Die Referenzspannung für T2 liefert die grüne LED D1, die eine Fluss-Spannung von etwa 2,5 V hat. R1 liefert den Strom für die LED, damit sie dunkel als Einschaltkontrolle leuchtet und zur Einstellung des Arbeitspunktes. R2 begrenzt den Strom durch die LED in dem Moment, in dem die beiden Transistoren durchsteuern, da T1 in diesem Moment den Vorwiderstand R1 überbrückt. Je nach mit dem Griffel berührter Taste werden mehr oder weniger Widerstände der Reihenschaltung von RK1 bis RK12 wirksam, wodurch sich die Ladeströme für C1 und so die unterschiedlichen Frequenzen für die einzelnen Töne ergeben. Die Widerstände sind so abgestuft, dass sich alle Halbtonschritte für eine komplette Oktave ergeben. Weil teilweise untypische Widerstandswerte benötigt werden, sind bei einzelnen Tasten zwei Widerstände parallel geschaltet. Alle Widerstände RKxx zusammen ergeben den tiefsten Ton auf der ganz linken Taste und ohne Widerstände ergibt sich der höchste Ton ganz rechts. Im letzteren Fall sind dann nur noch R3 und R6 wirksam. R6 wird so abgeglichen, dass der ganz linke und der ganz rechte Ton genau eine Oktave auseinanderliegen und alle Töne nacheinander gespielt eine normal klingende Tonleiter ergeben.

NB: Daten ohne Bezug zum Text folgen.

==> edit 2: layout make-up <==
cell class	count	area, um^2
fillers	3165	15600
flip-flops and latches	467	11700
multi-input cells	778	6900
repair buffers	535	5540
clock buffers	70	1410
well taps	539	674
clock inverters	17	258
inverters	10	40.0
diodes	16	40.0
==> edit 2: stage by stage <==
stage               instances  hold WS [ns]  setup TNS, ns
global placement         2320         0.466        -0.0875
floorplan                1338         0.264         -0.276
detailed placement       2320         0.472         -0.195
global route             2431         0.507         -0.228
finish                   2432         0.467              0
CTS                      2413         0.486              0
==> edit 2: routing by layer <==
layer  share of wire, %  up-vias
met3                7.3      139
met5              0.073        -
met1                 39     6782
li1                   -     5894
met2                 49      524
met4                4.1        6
## config.mk

```make
export PLATFORM = sky130hd
export DESIGN_NAME = bfsk_frame_transmitter
export DESIGN_NICKNAME = d
export VERILOG_FILES = /design/src/rtl/tx_pkg.sv /design/src/rtl/tx_nco.sv /design/src/rtl/bfsk_frame_transmitter.sv
export SDC_FILE = /design/constraint.sdc
export NUM_CORES = 1
export LEC_CHECK = 0
export ABC_AREA = 1
export BUFFER_PORTS_ARGS = -buffer_cell sky130_fd_sc_hd__buf_2
export CAP_MARGIN = 20
export CORE_MARGIN = 8
export CORE_UTILIZATION = 30
export DETAILED_ROUTE_END_ITERATION = 8
export PLACE_DENSITY = 0.45
export SYNTH_ARGS = -nofsm -noshare
export SYNTH_HDL_FRONTEND = slang
export SYNTH_SLANG_ARGS = --single-unit
```

## constraint.sdc

```tcl
create_clock -name transmitter_clk -period 4.3 [get_ports transmitter_clk]
set_input_delay 0.43 -clock transmitter_clk [delete_from_list [all_inputs] [get_ports transmitter_clk]]
set_output_delay 0.43 -clock transmitter_clk [all_outputs]
set_load 0.02 [all_outputs]
```
## src/rtl/fp_operand_unpack.sv

```systemverilog
// FP add/sub front-end: unpack, classify, magnitude-order two singles and precompute special results.
// 2-cycle latency, 1 op/cycle, stalls on out_ready. FP_DENORM_FLUSH_EN flushes denormal inputs to signed zero.
module fp_operand_unpack #(
  parameter int EXP_W     = 8,
  parameter int MAN_W     = 23,
  parameter int SHIFT_SAT = 25,
  localparam int W        = 1 + EXP_W + MAN_W,
  localparam int DIFF_W   = $clog2(SHIFT_SAT + 1)
) (
  input  logic              clk,
  input  logic              rst,
  input  logic              in_valid,
  output logic              in_ready,
  input  logic [W-1:0]      op_a,
  input  logic [W-1:0]      op_b,
  input  logic              sub,
  output logic              out_valid,
  input  logic              out_ready,
  output logic [EXP_W-1:0]  sel_exp,
  output logic [DIFF_W-1:0] exp_diff,
  output logic [MAN_W:0]    mant_big,
  output logic [MAN_W:0]    mant_small,
  output logic              sign_res,
  output logic              eop,
  output logic              swap,
  output logic              special,
  output logic [W-1:0]      special_result
);

  typedef struct packed {
    logic             sign;
    logic [EXP_W-1:0] exp;
    logic [MAN_W:0]   mant;
    logic             nan;
    logic             inf;
    logic             zero;
`ifndef FP_DENORM_FLUSH_EN
    logic             den;
`endif
  } opnd_t;

  localparam logic [W-1:0] QNAN = {1'b0, {EXP_W{1'b1}}, 1'b1, {(MAN_W-1){1'b0}}};

  function automatic opnd_t unpack(input logic s, input logic [EXP_W-1:0] e, input logic [MAN_W-1:0] m);
    opnd_t o;
    o      = '0;
    o.sign = s;
    o.nan  = (e == '1) && (m != '0);
    o.inf  = (e == '1) && (m == '0);
`ifdef FP_DENORM_FLUSH_EN
    o.zero = (e == '0);
    if (!o.zero) begin
      o.exp  = e;
      o.mant = {1'b1, m};
    end
`else
    o.zero = (e == '0) && (m == '0);
    o.den  = (e == '0) && (m != '0);
    // Denormals sit at the minimum normal exponent without the hidden bit.
    if (o.den) begin
      o.exp  = EXP_W'(1);
      o.mant = {1'b0, m};
    end else if (!o.zero) begin
      o.exp  = e;
      o.mant = {1'b1, m};
    end
`endif
    return o;
  endfunction

  // Original encoding of an operand (with effective sign), used when it passes through a zero.
  function automatic logic [W-1:0] raw_bits(input opnd_t o);
`ifdef FP_DENORM_FLUSH_EN
    return {o.sign, o.exp, o.mant[MAN_W-1:0]};
`else
    return {o.sign, (o.den ? {EXP_W{1'b0}} : o.exp), o.mant[MAN_W-1:0]};
`endif
  endfunction

  logic  s1_v;
  logic  s1_rdy;
  logic  s2_rdy;
  opnd_t s1_a;
  opnd_t s1_b;
  opnd_t a_in;
  opnd_t b_in;

  assign s2_rdy   = !out_valid || out_ready;
  assign s1_rdy   = !s1_v || s2_rdy;
  assign in_ready = s1_rdy;

  assign a_in = unpack(op_a[W-1], op_a[W-2 -: EXP_W], op_a[MAN_W-1:0]);
  assign b_in = unpack(op_b[W-1] ^ sub, op_b[W-2 -: EXP_W], op_b[MAN_W-1:0]);

  always_ff @(posedge clk) begin
    if (rst) begin
      s1_v <= 1'b0;
      s1_a <= '0;
      s1_b <= '0;
    end else if (s1_rdy) begin
      s1_v <= in_valid;
      if (in_valid) begin
        s1_a <= a_in;
        s1_b <= b_in;
      end
    end
  end

  logic              swap_c;
  logic [EXP_W-1:0]  big_exp;
  logic [EXP_W-1:0]  small_exp;
  logic [MAN_W:0]    big_mant;
  logic [MAN_W:0]    small_mant;
  logic [EXP_W:0]    diff_full;
  logic [DIFF_W-1:0] diff_sat;
  logic              eop_c;
  logic              sign_c;
  logic              special_c;
  logic [W-1:0]      result_c;

  always_comb begin
    swap_c     = {s1_b.exp, s1_b.mant} > {s1_a.exp, s1_a.mant};
    big_exp    = swap_c ? s1_b.exp  : s1_a.exp;
    small_exp  = swap_c ? s1_a.exp  : s1_b.exp;
    big_mant   = swap_c ? s1_b.mant : s1_a.mant;
    small_mant = swap_c ? s1_a.mant : s1_b.mant;
    // One extra bit so the difference never wraps before saturation.
    diff_full  = {1'b0, big_exp} - {1'b0, small_exp};
    if (diff_full > (EXP_W+1)'(SHIFT_SAT)) diff_sat = DIFF_W'(SHIFT_SAT);
    else                                   diff_sat = diff_full[DIFF_W-1:0];
    eop_c      = s1_a.sign ^ s1_b.sign;
    sign_c     = swap_c ? s1_b.sign : s1_a.sign;
  end

  always_comb begin
    special_c = 1'b1;
    result_c  = '0;
    if (s1_a.nan || s1_b.nan) begin
      result_c = QNAN;
    end else if (s1_a.inf && s1_b.inf && eop_c) begin
      result_c = QNAN;
    end else if (s1_a.inf) begin
      result_c = {s1_a.sign, {EXP_W{1'b1}}, {MAN_W{1'b0}}};
    end else if (s1_b.inf) begin
      result_c = {s1_b.sign, {EXP_W{1'b1}}, {MAN_W{1'b0}}};
    end else if (s1_a.zero && s1_b.zero) begin
      result_c = {s1_a.sign & s1_b.sign, {(W-1){1'b0}}};
    end else if (s1_a.zero) begin
      result_c = raw_bits(s1_b);
    end else if (s1_b.zero) begin
      result_c = raw_bits(s1_a);
    end else begin
      special_c = 1'b0;
    end
  end

  always_ff @(posedge clk) begin
    if (rst) begin
      out_valid      <= 1'b0;
      sel_exp        <= '0;
      exp_diff       <= '0;
      mant_big       <= '0;
      mant_small     <= '0;
      sign_res       <= 1'b0;
      eop            <= 1'b0;
      swap           <= 1'b0;
      special        <= 1'b0;
      special_result <= '0;
    end else if (s2_rdy) begin
      out_valid <= s1_v;
      if (s1_v) begin
        sel_exp        <= big_exp;
        exp_diff       <= diff_sat;
        mant_big       <= big_mant;
        mant_small     <= small_mant;
        sign_res       <= sign_c;
        eop            <= eop_c;
        swap           <= swap_c;
        special        <= special_c;
        special_result <= result_c;
      end
    end
  end

endmodule

```

## config.mk

```make
export PLATFORM = sky130hd
export DESIGN_NAME = fp_operand_unpack
export DESIGN_NICKNAME = d
export VERILOG_FILES = /design/src/rtl/fp_operand_unpack.sv
export SDC_FILE = /design/constraint.sdc
export NUM_CORES = 1
export LEC_CHECK = 0
export ABC_AREA = 1
export BUFFER_PORTS_ARGS = -buffer_cell sky130_fd_sc_hd__buf_4
export CAP_MARGIN = 20
export CORE_MARGIN = 2
export CORE_UTILIZATION = 55
export CTS_BUF_LIST = sky130_fd_sc_hd__clkbuf_16
export DETAILED_ROUTE_END_ITERATION = 6
export PLACE_DENSITY_LB_ADDON = 0.12
export SLEW_MARGIN = 0
export SYNTH_ARGS = -nofsm -noshare
export SYNTH_HDL_FRONTEND = slang
export SYNTH_SLANG_ARGS = --single-unit
```

## constraint.sdc

```tcl
create_clock -name clk -period 3.3 [get_ports clk]
set_clock_uncertainty 0.15 [all_clocks]
set_input_delay 0.66 -clock clk [delete_from_list [all_inputs] [get_ports clk]]
set_output_delay 0.66 -clock clk [all_outputs]
set_load 0.02 [all_outputs]
```

==> results of run 1 <==
-- layout by cell type (no fill, tap or decap), types with 10 or more instances in the layout --
cell type / instances
dfxtp_1: 168
clkbuf_16: 17
nor2_1: 38
nand4_1: 10
ha_1: 24
o22ai_1: 16
buf_4: 183
nor4_1: 14
o21ai_0: 80
inv_1: 80
nand2_2: 13
o211ai_1: 23
a21oi_1: 190
nand2_1: 339
nand3_1: 31
-- worst reg2reg max path, stage by stage (launching register included) --
cell and delay, ns:
dfxtp_1 0.38, ha_4 0.30, nand2_1 0.06, nor2_2 0.13, nand4_1 0.20, nor3_4 0.31, nand4_4 0.22, nand2_8 0.15
nand2_4 0.07, nand3_4 0.06, ha_2 0.17, inv_2 0.05, nand2_4 0.08, nand2_2 0.07, nand2_2 0.07, nand2_1 0.05
nand2_1 0.07, nor2_1 0.05, nor2_2 0.18, nand4_1 0.12, nand2_1 0.09, inv_1 0.03
-- metrics by stage --
| stage | utilization | std cells | setup slack, ns | setup TNS, ns |
|---|---|---|---|---|
| after floorplan | - | 1169 | 0.3893 | 0 |
| after global placement | 0.6603 | 1466 | 0.1773 | 0 |
| after detailed placement | 0.6603 | 1466 | 0.1188 | 0 |
| after CTS | 0.6987 | 1496 | 0.1059 | 0 |
| after global routing | 0.7122 | 1500 | -0.05543 | -0.1249 |
| final | 0.7122 | 1500 | 0.1494 | 0 |
-- power by group --
part | internal (mW) | switching [mW] | leakage, nW | total, mW
Sequential | 2.21 | 0.0876 | 1.42 | 2.30
Combinational | 0.460 | 0.784 | 2.79 | 1.24
Clock | 1.16 | 0.800 | 0.292 | 1.96
-- state kept, by name, summed over array words and instances (netlist names) --
signal,count
swap,1
s1_v,1
out_valid,1
exp_diff,5
mant_big,24
eop,1
special_result,32
s1_b,37
special,1
mant_small,24
s1_a,37
sel_exp,8
sign_res,1
-- cell families (layout without fill, tap and decap cells) --
group                    Yosys count  count (layout)
adder cells (fa/ha/maj)           34              34
flip-flops                       173             173
AND/OR/NAND/NOR                  476             476
AO/OA/AOI/OAI                    330             330
XOR/XNOR                           1               1
buffers and inverters            155             302
-- area by class of cell --
type / instances / area, µm² / area share
repair buffers: 188 / 1465 / 0.1405
flip-flops and latches: 173 / 3470 / 0.3327
clock buffers: 17 / 425.4 / 0.04079
clock inverters: 13 / 136.4 / 0.01308
multi-input cells: 841 / 4387 / 0.4206
inverters: 84 / 315.3 / 0.03023
well taps: 184 / 230.2 / 0.02208
-- worst max path at each step --
stage | to | cells past startpoint
6_report | exp_diff[4] | 21
5_1_grt | exp_diff[4] | 22
2_1_floorplan | exp_diff[4] | 23
4_1_cts | exp_diff[4] | 22
3_5_place_dp | exp_diff[4] | 22
3_3_place_gp | exp_diff[4] | 22
-- synth_stat cells, types with 3 or more instances --
master,count
a211oi_1,6
a21oi_1,191
a31oi_1,8
buf_1,8
buf_2,3
clkbuf_1,59
dfxtp_1,173
ha_1,34
inv_1,82
nand2_1,347
nand2_2,7
nand2_4,3
nand3_1,33
nand4_1,10
nor2_1,42
nor3_1,4
nor4_1,14
o211ai_1,23
o21ai_0,80
o22ai_1,16
-- per-layer routing --
layer / up-vias / wire length (µm) / share of wire / global-route usage
li1: 4181 / - / - / -
met1: 3904 / 10500 / 0.43 / 0.4038
met2: 369 / 11430 / 0.47 / 0.4769
met3: 44 / 1753 / 0.072 / 0.05609
met4: 0 / 518 / 0.021 / 0.09244
met5: - / 0 / 0 / 0
-- what timing repair did --
action                                 in CTS  in global routing
endpoints found under the hold margin       0                  0
resized for setup                           0                 39
setup endpoints to repair                   0                  5
setup buffers                               0                  4
hold buffers                                0                  0
==> results.json, run 1 <==
{
  "tightestPinTransition_ns": 0.9571,
  "crit_buf_inv": 2,
  "setup.worst_path.start": "s1_b[25]",
  "crit_type": "reg -> reg",
  "grt_max_degree": 142,
  "end_kind": "flop",
  "syn_inst": 1169,
  "drive_gt1_frac": 0.2052,
  "post_drt_wl_per_cell_um": 16.13,
  "fin_crit_sh": 0.9547,
  "status": "finished clean",
  "vias": 8498,
  "drt_wl_total_mm": 24.20,
  "routabilityCongestion": 0.8683,
  "synthAdderAreaFrac": 0.05134,
  "yosysUniqueCellTypes": 40,
  "reg2reg_to": "exp_diff[4]",
  "p_leak_nw": 4.501,
  "grt_pass1_vias": 7759,
  "nets": 1408,
  "synth_top_cell_area_share": 0.4180,
  "crit_required_ns": 3.48,
  "slowest_delay_ns": 0.38,
  "fillers": 1225,
  "drc": 0,
  "post-dp-hpwl_mm": 16.36,
  "cts.sinks": 173,
  "post_dp_cell_area_um2": 9669,
  "slew_headroom": 0.3612,
  "yosys.area_share.simple": 0.2446,
  "antenna_found_initial": 0,
  "hold_class": "reg -> reg",
  "ys_async_sr_fraction": 0,
  "synthTopCellsByArea": "dfxtp_1, nand2_1, a21oi_1, ha_1, o21ai_0",
  "antenna_cells": 0,
  "clkSlewWorstSetupHoldPaths_ns": 0.06,
  "cts.path.max_buffers": 2,
  "post-route-min-period_ns": 3.151,
  "ant_nets": 0,
  "r2r-start": "s1_b[25]",
  "hold_viol_final": 0,
  "synth_flop_cell": "dfxtp_1",
  "area_growth_pct": 25.87,
  "ys_warn_count": 0,
  "place.port_buffers": 167,
  "htreeDepth": 4,
  "synth_edf_count": 0,
  "hold_ws_ns": 0.3134,
  "cp.arrival_ns": 3.33,
  "finalMaxSlewViolations": 0,
  "power.density_nw_per_um2": 527.8,
  "ios": 168,
  "grt_usage": 0.2956,
  "setup.worst_path.start_class": "flop",
  "clkLatencyLatePin_ns": 0.43,
  "syn_area_um2": 8285,
  "initial_core_util": 0.5658,
  "fp.dieH_um": 126.7,
  "grt_overflow": 0,
  "min_to": "mant_big[16]",
  "path_cells": "ha_4 -> nand2_1 -> nor2_2 -> nand4_1 -> nor3_4 -> nand4_4 -> nand2_8 -> nand2_4 -> nand3_4 -> ha_2 -> inv_2 -> nand2_4 -> nand2_2 -> nand2_2 -> nand2_1 -> nand2_1 -> nor2_1 -> nor2_2 -> nand4_1 -> nand2_1 -> inv_1",
  "die_area_um2": 16060,
  "drt_iter0_markers": 896,
  "drtPass1Iterations": 5,
  "synth_sequential_area_ratio": 0.4180,
  "fmax_ghz": 0.3174,
  "tritoncts": "yes",
  "synth_fp_nets": 1272,
  "syn_avg_cell_area_um2": 7.088,
  "cts_inserted_buffers": 17,
  "worstRegToRegCells": 21,
  "min_from": "mant_big[16]",
  "slowest_stage": "dfxtp_1",
  "power_mw": 5.505,
  "path_common_cell": "nand2_1",
  "max_cap_viol_count": 0,
  "synth_top_family_by_area": "simple AND/OR/NAND/NOR gates",
  "design_area_um2": 10430,
  "r2r_setup_slack_ns": 0.15,
  "chipWidth_um": 126.7,
  "via_per_inst": 5.665,
  "cp_max_fo": 7,
  "cp_top_family": "simple AND/OR/NAND/NOR gates",
  "ir_drop_v": 0.0003577,
  "grt_first_pass_wirelength_mm": 38.49,
  "ys_ff_latch": 173,
  "hold_path_depth": 2,
  "coreArea_um2": 14640,
  "setup_viol": 0,
  "root_buffer": "clkbuf_16",
  "synthXorXnorAreaFrac": 0.001057,
  "muxShareOfSynthArea": 0,
  "row_count": 44,
  "yosysTopAreaCell": "dfxtp_1",
  "synth_compound_area_frac": 0.2134
}
(Power assumes the default switching activity.)
==> run 2, diff against run 1 <==
--- a/config.mk
+++ b/config.mk
@@ -6,7 +6,7 @@
 export NUM_CORES = 1
 export LEC_CHECK = 0
 export ABC_AREA = 1
-export BUFFER_PORTS_ARGS = -buffer_cell sky130_fd_sc_hd__buf_4
+export BUFFER_PORTS_ARGS = -buffer_cell sky130_fd_sc_hd__clkbuf_2
 export CAP_MARGIN = 20
 export CORE_MARGIN = 2
 export CORE_UTILIZATION = 55
==> run 2 against run 1 <==
Against the previous run: hold slack lost 0.00073 ns; critical path depth shrank 1; sequential cell count is the same; clock-buffer cell count is the same; largest power group is now the clock network.
==> results.json, run 2 (synthesized netlist as in run 1, its figures left out) <==
{
  "power.share.combinational": 0.204,
  "drtPass1Iterations": 5,
  "row_count": 44,
  "cts.path.max_buffers": 2,
  "chipWidth_um": 126.7,
  "p_sw_mw": 1.698,
  "setup_tns_ns": 0,
  "slew_headroom": 0.3811,
  "ios": 168,
  "grt_first_pass_wirelength_mm": 38.20,
  "ir_drop_v": 0.0004680,
  "post-dp-hpwl_mm": 16.41,
  "drc": 0,
  "drive_gt1_frac": 0.2082,
  "holdBufCountCts": 0,
  "power.density_nw_per_um2": 572.9,
  "grt_pass1_vias": 7729,
  "clkSlewWorstSetupHoldPaths_ns": 0.06,
  "post_drt_wl_per_cell_um": 15.93,
  "largestRegisters": "s1_a (37), s1_b (37), special_result (32)",
  "drt_iter0_markers": 716,
  "root_buffer": "clkbuf_16",
  "grt_overflow": 0,
  "fp.dieH_um": 126.7,
  "final_cells": 1505,
  "max_cap_viol_count": 0,
  "setup_viol": 0,
  "antenna_cells": 0,
  "tritoncts": "yes",
  "via_per_inst": 5.599,
  "hold_class": "reg -> reg",
  "place.port_buffers": 167,
  "antenna_found_initial": 0,
  "cp.arrival_ns": 3.28,
  "fin_crit_sh": 0.9413,
  "tightestPinTransition_ns": 0.9273,
  "pwr-share-seq": 0.397,
  "end_kind": "flop",
  "fin_util": 0.6894,
  "fmax_ghz": 0.3219,
  "final_common_cell": "nand2_1",
  "ant_nets": 0,
  "hold_viol_final": 0,
  "finalMaxSlewViolations": 0,
  "layout_common_cells": "nand2_1, a21oi_1, dfxtp_1",
  "p_leak_nw": 4.417,
  "cts.sinks": 173,
  "nets": 1412,
  "die_area_um2": 16060,
  "setup.worst_path.start_class": "flop",
  "post-route-min-period_ns": 3.106,
  "swShare": 0.2936,
  "crit_buf_inv": 3,
  "cp_max_fo": 5,
  "slowest_delay_ns": 0.32,
  "clkPwrFrac": 0.399,
  "vias": 8426,
  "clkLatencyLatePin_ns": 0.42,
  "crit_type": "reg -> reg",
  "grt_usage": 0.2944,
  "intPower_mw": 4.085,
  "area_growth_pct": 21.85,
  "routabilityCongestion": 0.8639,
  "coreArea_um2": 14640,
  "cp_top_family": "simple AND/OR/NAND/NOR gates",
  "slowest_stage": "dfxtp_1",
  "dp_cells": 1468,
  "initial_core_util": 0.5658,
  "status": "finished clean",
  "crit_required_ns": 3.47,
  "drt_wl_total_mm": 23.97,
  "path_cells": "inv_1 -> ha_1 -> nand2_1 -> nor2_2 -> nand4_1 -> nor3_4 -> nand4_4 -> nand3_2 -> nand3_4 -> ha_1 -> inv_1 -> nand2_2 -> nand2_2 -> nand3_1 -> nand2_1 -> nand3_2 -> nor2_4 -> nand4_1 -> nand2_1 -> inv_1",
  "htreeDepth": 4,
  "grt_max_degree": 142,
  "cts_inserted_buffers": 17
}
==> run 2: worst paths after layout <==
check / from / to / slack, ns / depth (start not counted)
setup reg to reg: s1_a[26] / exp_diff[4] / 0.19 / 20
setup / recovery: s1_a[26] / exp_diff[4] / 0.19 / 20
hold reg to reg: sel_exp[7] / sel_exp[7] / 0.31 / 2
hold / removal: sel_exp[7] / sel_exp[7] / 0.31 / 2
==> run 2: power by group through the flow <==
stage          combinational, mW  sequential, mW  clock [mW]
6_report                    1.18            2.29        2.31
5_1_grt                     1.30            2.31        2.44
4_1_cts                     1.11            2.29        2.33
3_5_place_dp                1.10            2.34           0
3_3_place_gp                1.09            2.33           0
2_1_floorplan              0.687            2.40           0
==> run 2: repair_timing <==
action,in CTS,in global routing
hold endpoints to repair,0,0
resized for setup,0,34
endpoints found under the setup margin,0,5
setup buffers,0,6
==> run 2: layout make-up <==
class	instances	area [µm²]
Fill cell	1303	4548
Multi-Input combinational cell	841	4344
Sequential cell	173	3465
Timing Repair Buffer	192	1067
Clock buffer	17	425.4
Inverter	84	315.3
Clock inverter	14	249.0
Tap cell	184	230.2
==> run 2: metrics by stage <==
step / hold slack [ns] / worst slack, ns / instance area (µm²) / power [mW]
floorplan: 0.2953 / 0.3893 / 8285 / 3.091
global placement: 0.3021 / 0.1874 / 9269 / 3.419
detailed placement: 0.3050 / 0.1032 / 9269 / 3.432
CTS: 0.3152 / 0.09153 / 9943 / 5.727
global route: 0.3290 / -0.01279 / 10100 / 6.047
finish: 0.3126 / 0.1937 / 10100 / 5.784
==> run 2: metal layers <==
metal	routed length, µm	GRT usage	vias up
li1	-	-	4196
met1	10550	0.3983	3879
met2	11510	0.4801	312
met3	1478	0.05820	39
met4	439	0.08791	0
met5	0	0	-
==> run 2: tightest hold or removal path, cell delays in order, from the launching register on <==
cell and delay (ns):
dfxtp_1 0.31, nand2_1 0.06, a21oi_1 0.05
==> run 3, diff against run 2 <==
--- a/config.mk
+++ b/config.mk
@@ -12,6 +12,7 @@
 export CORE_UTILIZATION = 55
 export CTS_BUF_LIST = sky130_fd_sc_hd__clkbuf_16
 export DETAILED_ROUTE_END_ITERATION = 6
+export MAX_ROUTING_LAYER = met4
 export PLACE_DENSITY_LB_ADDON = 0.12
 export SLEW_MARGIN = 0
 export SYNTH_ARGS = -nofsm -noshare
==> run 3 against run 2 <==
Against the previous run: sequential power about the same; cell count up 0.60%; final area up 1.1%; clock-buffer cell count unchanged; global-route usage up 0.54 points; power down 4.0%; routed wire length up 0.14%; critical path depth up 1; critical endpoint unchanged; register-to-register slack worse by 0.07 ns; first-iteration DRC count up 2.1%.
==> results.json, run 3 (synthesized netlist as in run 1, its figures left out) <==
{
  "fp.dieH_um": 126.7,
  "power.share.combinational": 0.224,
  "htreeDepth": 4,
  "hold_viol_final": 0,
  "root_buffer": "clkbuf_16",
  "ant_nets": 0,
  "regArea_um2": 3471,
  "fin_crit_sh": 0.9614,
  "final_common_cell": "nand2_1",
  "drc": 0,
  "setup_viol": 0,
  "tightestPinTransition_ns": 0.9696,
  "pwr-share-seq": 0.414,
  "design_area_um2": 10210,
  "post-dp-hpwl_mm": 16.25,
  "crit_required_ns": 3.48,
  "cts.path.max_buffers": 2,
  "ir_drop_v": 0.0004120,
  "die_area_um2": 16060,
  "grt_pass1_vias": 7685,
  "cp.arrival_ns": 3.36,
  "crit_type": "reg -> reg",
  "power.density_nw_per_um2": 543.9,
  "area_growth_pct": 23.23,
  "post_dp_cell_area_um2": 9264,
  "ios": 168,
  "fmax_ghz": 0.3152,
  "intPower_mw": 3.814,
  "p_leak_nw": 4.447,
  "grt_max_degree": 142,
  "status": "finished clean",
  "vias": 8503,
  "final_cells": 1514,
  "clkSlewWorstSetupHoldPaths_ns": 0.06,
  "routabilityCongestion": 0.8953,
  "coreArea_um2": 14640,
  "cp_max_fo": 7,
  "drtPass1Iterations": 5,
  "via_per_inst": 5.616,
  "row_count": 44,
  "cts_inserted_buffers": 17,
  "slew_headroom": 0.3529,
  "drt_wl_total_mm": 24.01,
  "chipWidth_um": 126.7,
  "grt_overflow": 0,
  "holdBufCountCts": 0,
  "clkPwrFrac": 0.362,
  "clkLatencyLatePin_ns": 0.44,
  "dp_cells": 1469,
  "nets": 1421,
  "initial_core_util": 0.5658,
  "hold_class": "reg -> reg",
  "post-route-min-period_ns": 3.173,
  "r2r_setup_slack_ns": 0.13,
  "power_mw": 5.554,
  "tritoncts": "yes",
  "grt_usage": 0.2999,
  "drt_iter0_markers": 731,
  "layout_common_cells": "nand2_1, a21oi_1, dfxtp_1",
  "place.port_buffers": 167,
  "drive_gt1_frac": 0.2248,
  "swShare": 0.3133,
  "largestRegisters": "s1_a (37), s1_b (37), special_result (32)",
  "p_sw_mw": 1.740,
  "post_drt_wl_per_cell_um": 15.86,
  "setup.worst_path.start_class": "flop",
  "grt_first_pass_wirelength_mm": 37.73,
  "antenna_cells": 0,
  "cts.sinks": 173,
  "antenna_found_initial": 0,
  "finalMaxSlewViolations": 0,
  "max_cap_viol_count": 0,
  "fillers": 1297,
  "end_kind": "flop",
  "multi_input_area_um2": 4493
}
## run 3: layout make-up
type / instances / share of cell area
Tap cell: 184 / 0.02255
Inverter: 84 / 0.03088
Timing Repair Buffer: 200 / 0.1099
Multi-Input combinational cell: 842 / 0.4401
Sequential cell: 173 / 0.3400
Clock buffer: 17 / 0.04167
Clock inverter: 14 / 0.01495
## run 3: power by group through the flow
stage	registers (mW)	logic [mW]	clock network, mW
floorplan	2.40	0.687	0
global placement	2.33	1.09	0
detailed placement	2.34	1.09	0
CTS	2.29	1.10	2.02
global route	2.31	1.37	2.11
finish	2.30	1.24	2.01
## run 3: final timing paths
check	startpoint	to	cells past startpoint
setup reg to reg	s1_a[26]	exp_diff[4]	21
hold / removal	mant_small[7]	mant_small[7]	2
hold reg to reg	mant_small[7]	mant_small[7]	2
setup / recovery	s1_a[26]	exp_diff[4]	21
## run 3: metal layers
layer	global-route usage	vias up	wire length (µm)
met5	-	-	0
met4	0.09050	0	590
met3	0.05609	43	1450
met2	0.4712	351	11300
met1	0.3961	3894	10670
li1	-	4215	-
## run 3: timing repair
action,CTS,global route
gates resized for setup,0,64
buffers inserted,0,13
endpoints found under the setup margin,0,5
## run 3: metrics by stage
step / hold WS (ns) / utilization / TNS [ns] / setup WS, ns
3_3_place_gp: 0.3006 / 0.6326 / 0 / 0.1944
3_5_place_dp: 0.3044 / 0.6326 / 0 / 0.1003
6_report: 0.3120 / 0.6972 / 0 / 0.1272
2_1_floorplan: 0.2953 / - / 0 / 0.3893
4_1_cts: 0.3072 / 0.6721 / 0 / 0.08985
5_1_grt: 0.3258 / 0.6972 / -0.2129 / -0.06413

Damit nun überhaupt etwas zu hören ist, folgt auf den Oszillator noch ein Verstärker, der einen kleinen Lautsprecher ansteuert. Die beiden Transistoren T3 und T4 bilden eine Darlington-Stufe, die einen sehr hochohmigen Eingang gewährleistet. Dadurch kann der Verstärker mit dem hochohmigen Widerstand R5 die Sägezahnspannung an C1 vom Oszillator rückwirkungsfrei abgreifen. Der Darlington-Folger liefert die Eingangsspannung nun niederohmig und genügend verstärkt an den Lautsprecher, um bei längerem Gebrauch schon mal an den Nerven der Eltern zu zupfen. Den nötigen Strom dafür liefert (recht ausdauernd) über den Schalter S1 eine 9-V-Blockbatterie.